▼
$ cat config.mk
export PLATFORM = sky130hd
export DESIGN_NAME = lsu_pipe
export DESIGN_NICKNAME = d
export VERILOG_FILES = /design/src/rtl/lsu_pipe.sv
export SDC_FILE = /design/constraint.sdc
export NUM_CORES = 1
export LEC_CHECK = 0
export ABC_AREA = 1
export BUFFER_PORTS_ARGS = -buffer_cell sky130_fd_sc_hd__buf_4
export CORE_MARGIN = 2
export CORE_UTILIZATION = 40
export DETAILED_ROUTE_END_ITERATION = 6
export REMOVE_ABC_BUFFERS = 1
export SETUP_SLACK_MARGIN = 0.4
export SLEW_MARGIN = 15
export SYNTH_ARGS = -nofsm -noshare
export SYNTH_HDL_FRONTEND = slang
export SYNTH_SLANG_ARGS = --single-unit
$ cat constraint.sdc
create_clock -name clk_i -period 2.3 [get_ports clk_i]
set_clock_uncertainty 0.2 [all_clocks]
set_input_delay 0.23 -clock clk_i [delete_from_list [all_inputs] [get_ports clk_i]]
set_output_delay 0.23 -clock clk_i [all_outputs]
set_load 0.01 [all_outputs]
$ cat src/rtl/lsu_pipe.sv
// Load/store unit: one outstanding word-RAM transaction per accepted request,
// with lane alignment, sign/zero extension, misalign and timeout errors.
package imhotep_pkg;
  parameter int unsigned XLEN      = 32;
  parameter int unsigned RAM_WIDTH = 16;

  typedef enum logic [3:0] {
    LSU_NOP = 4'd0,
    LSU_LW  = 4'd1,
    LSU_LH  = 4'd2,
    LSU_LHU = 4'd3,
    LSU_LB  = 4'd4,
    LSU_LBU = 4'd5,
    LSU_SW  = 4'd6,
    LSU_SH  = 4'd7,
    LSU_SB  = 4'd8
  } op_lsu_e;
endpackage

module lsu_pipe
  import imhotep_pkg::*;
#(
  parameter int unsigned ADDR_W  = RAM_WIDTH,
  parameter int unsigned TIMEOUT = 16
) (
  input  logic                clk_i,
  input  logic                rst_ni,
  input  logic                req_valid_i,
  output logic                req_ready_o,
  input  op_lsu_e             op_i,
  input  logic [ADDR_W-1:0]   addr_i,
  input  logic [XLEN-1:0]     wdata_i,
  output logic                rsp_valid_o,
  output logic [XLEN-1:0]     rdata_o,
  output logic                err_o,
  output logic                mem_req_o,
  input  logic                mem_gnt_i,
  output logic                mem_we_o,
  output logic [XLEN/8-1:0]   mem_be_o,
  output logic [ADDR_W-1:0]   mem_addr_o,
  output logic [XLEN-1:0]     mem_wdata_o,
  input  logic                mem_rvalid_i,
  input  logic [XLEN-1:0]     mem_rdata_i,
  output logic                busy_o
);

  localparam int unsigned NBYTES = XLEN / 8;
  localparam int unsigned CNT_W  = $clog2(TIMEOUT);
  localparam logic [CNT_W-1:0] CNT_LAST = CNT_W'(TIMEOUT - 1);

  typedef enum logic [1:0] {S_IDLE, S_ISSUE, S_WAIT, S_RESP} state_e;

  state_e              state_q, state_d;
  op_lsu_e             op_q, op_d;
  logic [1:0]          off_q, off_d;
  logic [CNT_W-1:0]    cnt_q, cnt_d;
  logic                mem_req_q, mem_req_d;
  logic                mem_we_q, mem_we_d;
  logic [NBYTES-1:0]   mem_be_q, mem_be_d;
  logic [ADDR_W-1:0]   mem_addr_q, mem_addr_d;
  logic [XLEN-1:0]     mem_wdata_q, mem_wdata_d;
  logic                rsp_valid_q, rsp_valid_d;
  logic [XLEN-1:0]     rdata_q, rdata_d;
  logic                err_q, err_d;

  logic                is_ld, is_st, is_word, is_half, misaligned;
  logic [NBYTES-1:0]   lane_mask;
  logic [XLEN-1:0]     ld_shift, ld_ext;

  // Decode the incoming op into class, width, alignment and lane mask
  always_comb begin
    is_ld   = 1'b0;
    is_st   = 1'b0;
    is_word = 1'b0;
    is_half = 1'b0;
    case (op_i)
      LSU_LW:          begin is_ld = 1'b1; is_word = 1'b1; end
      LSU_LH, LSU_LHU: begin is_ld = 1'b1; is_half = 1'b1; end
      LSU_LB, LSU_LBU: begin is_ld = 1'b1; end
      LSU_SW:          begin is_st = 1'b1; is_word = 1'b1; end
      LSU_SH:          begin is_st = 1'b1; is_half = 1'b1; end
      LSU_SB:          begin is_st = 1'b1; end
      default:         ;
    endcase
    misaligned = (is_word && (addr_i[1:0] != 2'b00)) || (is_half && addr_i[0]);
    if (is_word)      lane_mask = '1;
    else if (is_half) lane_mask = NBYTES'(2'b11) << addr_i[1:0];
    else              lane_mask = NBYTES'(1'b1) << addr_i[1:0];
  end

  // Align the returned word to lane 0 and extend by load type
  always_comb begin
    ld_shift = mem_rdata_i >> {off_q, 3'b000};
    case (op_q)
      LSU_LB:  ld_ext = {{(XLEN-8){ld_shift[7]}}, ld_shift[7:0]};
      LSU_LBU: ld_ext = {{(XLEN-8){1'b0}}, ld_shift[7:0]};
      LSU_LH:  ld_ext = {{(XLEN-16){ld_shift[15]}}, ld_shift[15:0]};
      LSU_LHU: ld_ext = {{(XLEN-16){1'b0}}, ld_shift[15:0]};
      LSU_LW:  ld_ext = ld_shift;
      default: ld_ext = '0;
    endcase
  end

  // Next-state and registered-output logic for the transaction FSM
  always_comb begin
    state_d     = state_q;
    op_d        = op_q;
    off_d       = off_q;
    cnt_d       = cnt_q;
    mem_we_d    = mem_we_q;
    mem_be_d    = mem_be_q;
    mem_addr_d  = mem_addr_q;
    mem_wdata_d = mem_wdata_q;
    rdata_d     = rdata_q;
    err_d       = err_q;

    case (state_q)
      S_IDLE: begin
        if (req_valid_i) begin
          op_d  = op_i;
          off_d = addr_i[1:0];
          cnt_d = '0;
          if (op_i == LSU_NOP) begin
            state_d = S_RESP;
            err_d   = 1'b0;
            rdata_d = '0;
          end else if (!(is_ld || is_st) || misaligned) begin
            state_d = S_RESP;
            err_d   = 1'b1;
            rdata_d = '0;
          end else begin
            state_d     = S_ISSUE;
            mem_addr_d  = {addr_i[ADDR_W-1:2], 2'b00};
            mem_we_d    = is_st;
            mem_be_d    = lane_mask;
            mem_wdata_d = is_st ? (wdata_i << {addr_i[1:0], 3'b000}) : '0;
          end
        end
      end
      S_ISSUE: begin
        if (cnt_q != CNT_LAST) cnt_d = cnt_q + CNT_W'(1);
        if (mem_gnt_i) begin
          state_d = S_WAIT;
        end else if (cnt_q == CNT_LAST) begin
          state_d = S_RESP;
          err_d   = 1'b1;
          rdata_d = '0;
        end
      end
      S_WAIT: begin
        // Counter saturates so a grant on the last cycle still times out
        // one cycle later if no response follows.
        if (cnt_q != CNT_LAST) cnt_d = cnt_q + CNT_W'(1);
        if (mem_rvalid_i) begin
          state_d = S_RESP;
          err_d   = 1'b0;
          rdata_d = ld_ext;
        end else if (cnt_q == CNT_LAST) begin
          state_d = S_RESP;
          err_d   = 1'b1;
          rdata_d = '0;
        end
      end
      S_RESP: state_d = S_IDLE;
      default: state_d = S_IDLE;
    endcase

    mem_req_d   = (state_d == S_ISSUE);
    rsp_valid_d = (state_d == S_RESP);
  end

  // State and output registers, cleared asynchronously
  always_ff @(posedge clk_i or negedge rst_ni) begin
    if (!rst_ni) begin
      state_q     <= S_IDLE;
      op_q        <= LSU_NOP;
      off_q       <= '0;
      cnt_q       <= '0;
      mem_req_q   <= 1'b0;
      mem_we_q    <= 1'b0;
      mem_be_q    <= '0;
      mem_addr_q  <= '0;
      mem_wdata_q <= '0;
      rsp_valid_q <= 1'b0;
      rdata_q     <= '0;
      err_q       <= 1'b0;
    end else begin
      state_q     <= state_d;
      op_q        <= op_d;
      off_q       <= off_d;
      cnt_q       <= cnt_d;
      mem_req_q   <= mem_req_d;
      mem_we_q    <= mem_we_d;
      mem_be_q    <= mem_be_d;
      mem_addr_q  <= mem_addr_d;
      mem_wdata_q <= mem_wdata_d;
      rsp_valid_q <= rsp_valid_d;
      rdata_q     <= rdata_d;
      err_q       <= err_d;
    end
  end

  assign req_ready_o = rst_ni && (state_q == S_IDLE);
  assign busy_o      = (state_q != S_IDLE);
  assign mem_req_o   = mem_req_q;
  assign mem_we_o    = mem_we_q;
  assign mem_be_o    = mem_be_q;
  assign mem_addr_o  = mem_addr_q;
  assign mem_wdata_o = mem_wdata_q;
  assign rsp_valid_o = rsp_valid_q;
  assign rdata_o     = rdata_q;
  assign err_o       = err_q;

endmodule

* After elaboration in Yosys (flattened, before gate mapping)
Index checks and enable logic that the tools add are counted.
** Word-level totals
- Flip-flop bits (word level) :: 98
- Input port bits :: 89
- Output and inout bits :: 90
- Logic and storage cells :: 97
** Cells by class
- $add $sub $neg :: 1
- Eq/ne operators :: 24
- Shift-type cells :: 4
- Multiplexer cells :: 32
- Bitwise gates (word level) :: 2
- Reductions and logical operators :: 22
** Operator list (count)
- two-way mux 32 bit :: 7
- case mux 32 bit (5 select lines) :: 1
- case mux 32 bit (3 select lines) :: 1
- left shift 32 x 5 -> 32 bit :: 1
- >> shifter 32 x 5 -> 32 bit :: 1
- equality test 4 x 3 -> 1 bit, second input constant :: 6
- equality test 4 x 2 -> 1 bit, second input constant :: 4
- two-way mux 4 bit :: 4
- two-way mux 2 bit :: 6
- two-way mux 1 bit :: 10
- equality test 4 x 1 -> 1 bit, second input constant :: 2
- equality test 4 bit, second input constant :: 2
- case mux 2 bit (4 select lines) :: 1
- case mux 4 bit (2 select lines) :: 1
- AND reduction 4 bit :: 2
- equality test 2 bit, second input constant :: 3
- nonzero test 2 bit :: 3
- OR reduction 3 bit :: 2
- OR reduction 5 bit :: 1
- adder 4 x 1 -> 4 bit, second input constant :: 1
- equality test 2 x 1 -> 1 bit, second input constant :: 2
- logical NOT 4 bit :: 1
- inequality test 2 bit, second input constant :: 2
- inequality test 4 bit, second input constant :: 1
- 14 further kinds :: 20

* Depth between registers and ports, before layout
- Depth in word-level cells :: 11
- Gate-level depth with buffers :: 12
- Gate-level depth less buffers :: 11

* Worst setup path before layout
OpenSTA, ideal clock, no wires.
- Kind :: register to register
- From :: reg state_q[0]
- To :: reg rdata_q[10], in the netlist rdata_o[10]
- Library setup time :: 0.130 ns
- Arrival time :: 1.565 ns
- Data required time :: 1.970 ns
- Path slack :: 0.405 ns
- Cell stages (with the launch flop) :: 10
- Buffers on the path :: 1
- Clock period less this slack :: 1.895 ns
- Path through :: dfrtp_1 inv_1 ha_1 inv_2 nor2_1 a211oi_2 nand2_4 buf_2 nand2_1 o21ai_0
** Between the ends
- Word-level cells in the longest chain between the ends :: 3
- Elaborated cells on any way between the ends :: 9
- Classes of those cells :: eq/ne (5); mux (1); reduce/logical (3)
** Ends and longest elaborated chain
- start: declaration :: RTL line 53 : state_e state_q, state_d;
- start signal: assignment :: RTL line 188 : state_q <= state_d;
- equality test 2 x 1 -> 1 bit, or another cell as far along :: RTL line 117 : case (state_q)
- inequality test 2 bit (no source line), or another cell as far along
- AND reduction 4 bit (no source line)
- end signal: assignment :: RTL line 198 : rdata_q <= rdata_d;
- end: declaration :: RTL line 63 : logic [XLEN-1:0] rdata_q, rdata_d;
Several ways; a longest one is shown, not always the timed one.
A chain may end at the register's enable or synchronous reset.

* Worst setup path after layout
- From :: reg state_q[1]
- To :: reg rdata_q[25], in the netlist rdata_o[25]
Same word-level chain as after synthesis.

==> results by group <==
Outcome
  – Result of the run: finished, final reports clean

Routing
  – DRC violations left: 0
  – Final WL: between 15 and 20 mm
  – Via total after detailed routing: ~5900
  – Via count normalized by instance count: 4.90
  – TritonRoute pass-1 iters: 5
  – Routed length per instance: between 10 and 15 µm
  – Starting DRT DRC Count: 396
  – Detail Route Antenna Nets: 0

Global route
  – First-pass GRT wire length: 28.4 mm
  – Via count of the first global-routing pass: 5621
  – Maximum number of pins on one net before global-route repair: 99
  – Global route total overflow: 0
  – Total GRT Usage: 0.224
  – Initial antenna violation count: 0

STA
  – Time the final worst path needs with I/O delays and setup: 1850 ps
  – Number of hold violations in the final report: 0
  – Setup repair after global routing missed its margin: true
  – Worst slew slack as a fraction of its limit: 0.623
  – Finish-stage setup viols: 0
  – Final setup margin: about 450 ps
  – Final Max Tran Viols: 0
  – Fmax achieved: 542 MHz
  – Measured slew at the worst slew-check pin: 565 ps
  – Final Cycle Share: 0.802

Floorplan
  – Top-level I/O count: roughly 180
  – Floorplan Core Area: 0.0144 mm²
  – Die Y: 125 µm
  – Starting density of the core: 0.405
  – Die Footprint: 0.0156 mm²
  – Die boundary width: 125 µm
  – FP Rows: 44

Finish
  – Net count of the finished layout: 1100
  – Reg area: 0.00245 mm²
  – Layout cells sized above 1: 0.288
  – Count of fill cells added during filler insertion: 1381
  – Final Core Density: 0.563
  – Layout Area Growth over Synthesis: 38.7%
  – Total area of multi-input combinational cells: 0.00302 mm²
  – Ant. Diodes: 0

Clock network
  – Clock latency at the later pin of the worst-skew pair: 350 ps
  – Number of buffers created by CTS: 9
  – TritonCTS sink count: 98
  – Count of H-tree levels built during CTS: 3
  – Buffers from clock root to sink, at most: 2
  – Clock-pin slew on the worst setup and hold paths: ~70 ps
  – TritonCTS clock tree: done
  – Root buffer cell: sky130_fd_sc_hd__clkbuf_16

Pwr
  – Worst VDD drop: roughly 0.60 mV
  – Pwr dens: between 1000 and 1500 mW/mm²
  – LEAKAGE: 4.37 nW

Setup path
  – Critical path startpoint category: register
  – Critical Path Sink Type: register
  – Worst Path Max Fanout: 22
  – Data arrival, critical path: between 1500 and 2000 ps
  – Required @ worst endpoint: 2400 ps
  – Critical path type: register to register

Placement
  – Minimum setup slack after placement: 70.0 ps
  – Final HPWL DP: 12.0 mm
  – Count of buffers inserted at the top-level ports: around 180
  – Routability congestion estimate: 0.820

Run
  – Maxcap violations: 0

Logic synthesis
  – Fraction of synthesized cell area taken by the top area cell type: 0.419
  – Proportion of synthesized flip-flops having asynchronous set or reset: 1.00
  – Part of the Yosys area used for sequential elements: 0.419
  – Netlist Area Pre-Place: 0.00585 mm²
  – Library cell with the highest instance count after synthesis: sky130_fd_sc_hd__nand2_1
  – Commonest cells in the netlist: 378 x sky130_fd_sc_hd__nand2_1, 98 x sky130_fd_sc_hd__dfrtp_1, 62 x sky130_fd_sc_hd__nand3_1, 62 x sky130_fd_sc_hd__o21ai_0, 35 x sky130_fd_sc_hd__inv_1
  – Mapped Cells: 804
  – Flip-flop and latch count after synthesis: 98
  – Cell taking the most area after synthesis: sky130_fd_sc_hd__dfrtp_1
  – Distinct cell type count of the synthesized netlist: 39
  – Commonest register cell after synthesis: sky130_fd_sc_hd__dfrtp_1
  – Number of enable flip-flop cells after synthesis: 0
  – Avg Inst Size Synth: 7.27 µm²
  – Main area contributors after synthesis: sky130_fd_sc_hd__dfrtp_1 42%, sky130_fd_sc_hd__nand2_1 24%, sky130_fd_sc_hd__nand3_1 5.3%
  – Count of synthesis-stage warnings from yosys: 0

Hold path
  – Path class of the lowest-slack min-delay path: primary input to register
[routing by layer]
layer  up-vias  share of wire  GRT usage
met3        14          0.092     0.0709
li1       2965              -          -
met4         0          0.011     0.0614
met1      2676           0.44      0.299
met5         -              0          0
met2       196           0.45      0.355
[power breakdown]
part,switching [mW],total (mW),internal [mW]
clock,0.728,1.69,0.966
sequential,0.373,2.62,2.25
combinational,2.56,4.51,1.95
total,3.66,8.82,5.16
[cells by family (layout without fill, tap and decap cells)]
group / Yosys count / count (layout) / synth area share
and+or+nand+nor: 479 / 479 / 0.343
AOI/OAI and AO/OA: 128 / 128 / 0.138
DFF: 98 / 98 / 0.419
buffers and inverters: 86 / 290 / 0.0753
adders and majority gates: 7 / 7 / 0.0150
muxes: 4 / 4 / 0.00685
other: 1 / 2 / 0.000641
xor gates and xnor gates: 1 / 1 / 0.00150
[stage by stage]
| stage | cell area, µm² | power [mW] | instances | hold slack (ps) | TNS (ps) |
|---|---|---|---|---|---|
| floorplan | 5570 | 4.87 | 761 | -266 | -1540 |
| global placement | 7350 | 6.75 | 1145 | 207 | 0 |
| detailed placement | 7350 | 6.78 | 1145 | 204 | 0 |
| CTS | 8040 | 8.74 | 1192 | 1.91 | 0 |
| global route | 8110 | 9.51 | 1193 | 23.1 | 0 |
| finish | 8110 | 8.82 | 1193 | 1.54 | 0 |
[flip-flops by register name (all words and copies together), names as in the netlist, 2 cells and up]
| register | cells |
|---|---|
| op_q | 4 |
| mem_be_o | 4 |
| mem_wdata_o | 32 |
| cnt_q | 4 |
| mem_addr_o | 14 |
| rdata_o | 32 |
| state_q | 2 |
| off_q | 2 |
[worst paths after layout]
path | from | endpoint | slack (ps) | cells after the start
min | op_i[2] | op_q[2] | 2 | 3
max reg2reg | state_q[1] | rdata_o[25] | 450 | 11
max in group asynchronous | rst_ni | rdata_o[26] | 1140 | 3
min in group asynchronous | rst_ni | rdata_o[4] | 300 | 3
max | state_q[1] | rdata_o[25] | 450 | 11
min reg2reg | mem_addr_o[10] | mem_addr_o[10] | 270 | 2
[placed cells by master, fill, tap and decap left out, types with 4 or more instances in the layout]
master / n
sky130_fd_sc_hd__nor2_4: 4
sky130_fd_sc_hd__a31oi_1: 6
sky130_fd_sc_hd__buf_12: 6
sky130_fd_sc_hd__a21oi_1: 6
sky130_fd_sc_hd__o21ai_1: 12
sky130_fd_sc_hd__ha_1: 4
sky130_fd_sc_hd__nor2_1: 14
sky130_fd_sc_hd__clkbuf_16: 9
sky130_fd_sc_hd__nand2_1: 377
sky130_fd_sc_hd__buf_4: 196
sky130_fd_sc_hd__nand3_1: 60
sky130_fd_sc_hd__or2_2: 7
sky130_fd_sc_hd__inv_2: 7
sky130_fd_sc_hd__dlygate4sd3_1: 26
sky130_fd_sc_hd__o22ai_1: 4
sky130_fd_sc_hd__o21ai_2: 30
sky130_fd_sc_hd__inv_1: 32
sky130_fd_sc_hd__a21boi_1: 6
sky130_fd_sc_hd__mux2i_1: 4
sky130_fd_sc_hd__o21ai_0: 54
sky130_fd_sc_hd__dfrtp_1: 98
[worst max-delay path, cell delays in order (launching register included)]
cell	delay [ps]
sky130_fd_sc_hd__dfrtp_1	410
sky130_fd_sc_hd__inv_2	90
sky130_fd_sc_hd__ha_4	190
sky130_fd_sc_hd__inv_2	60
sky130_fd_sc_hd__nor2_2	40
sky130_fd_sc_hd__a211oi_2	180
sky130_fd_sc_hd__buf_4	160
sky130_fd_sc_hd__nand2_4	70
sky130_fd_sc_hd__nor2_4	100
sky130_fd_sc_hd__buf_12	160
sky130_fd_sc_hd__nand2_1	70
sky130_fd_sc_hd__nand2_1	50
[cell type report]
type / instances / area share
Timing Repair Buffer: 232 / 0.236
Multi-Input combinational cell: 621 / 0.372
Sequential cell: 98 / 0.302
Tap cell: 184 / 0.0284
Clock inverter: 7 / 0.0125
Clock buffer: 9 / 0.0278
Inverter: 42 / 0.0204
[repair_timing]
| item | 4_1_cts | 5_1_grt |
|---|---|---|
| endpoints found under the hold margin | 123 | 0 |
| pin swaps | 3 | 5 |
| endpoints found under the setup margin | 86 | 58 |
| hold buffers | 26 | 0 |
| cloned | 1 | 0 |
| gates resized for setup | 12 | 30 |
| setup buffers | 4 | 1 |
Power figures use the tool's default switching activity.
▲
(Task): Where the string "bits" occurs in the data, return the whole line.

(Answer for this exercise):
- Flip-flop bits (word level) :: 98
- Input port bits :: 89
- Output and inout bits :: 90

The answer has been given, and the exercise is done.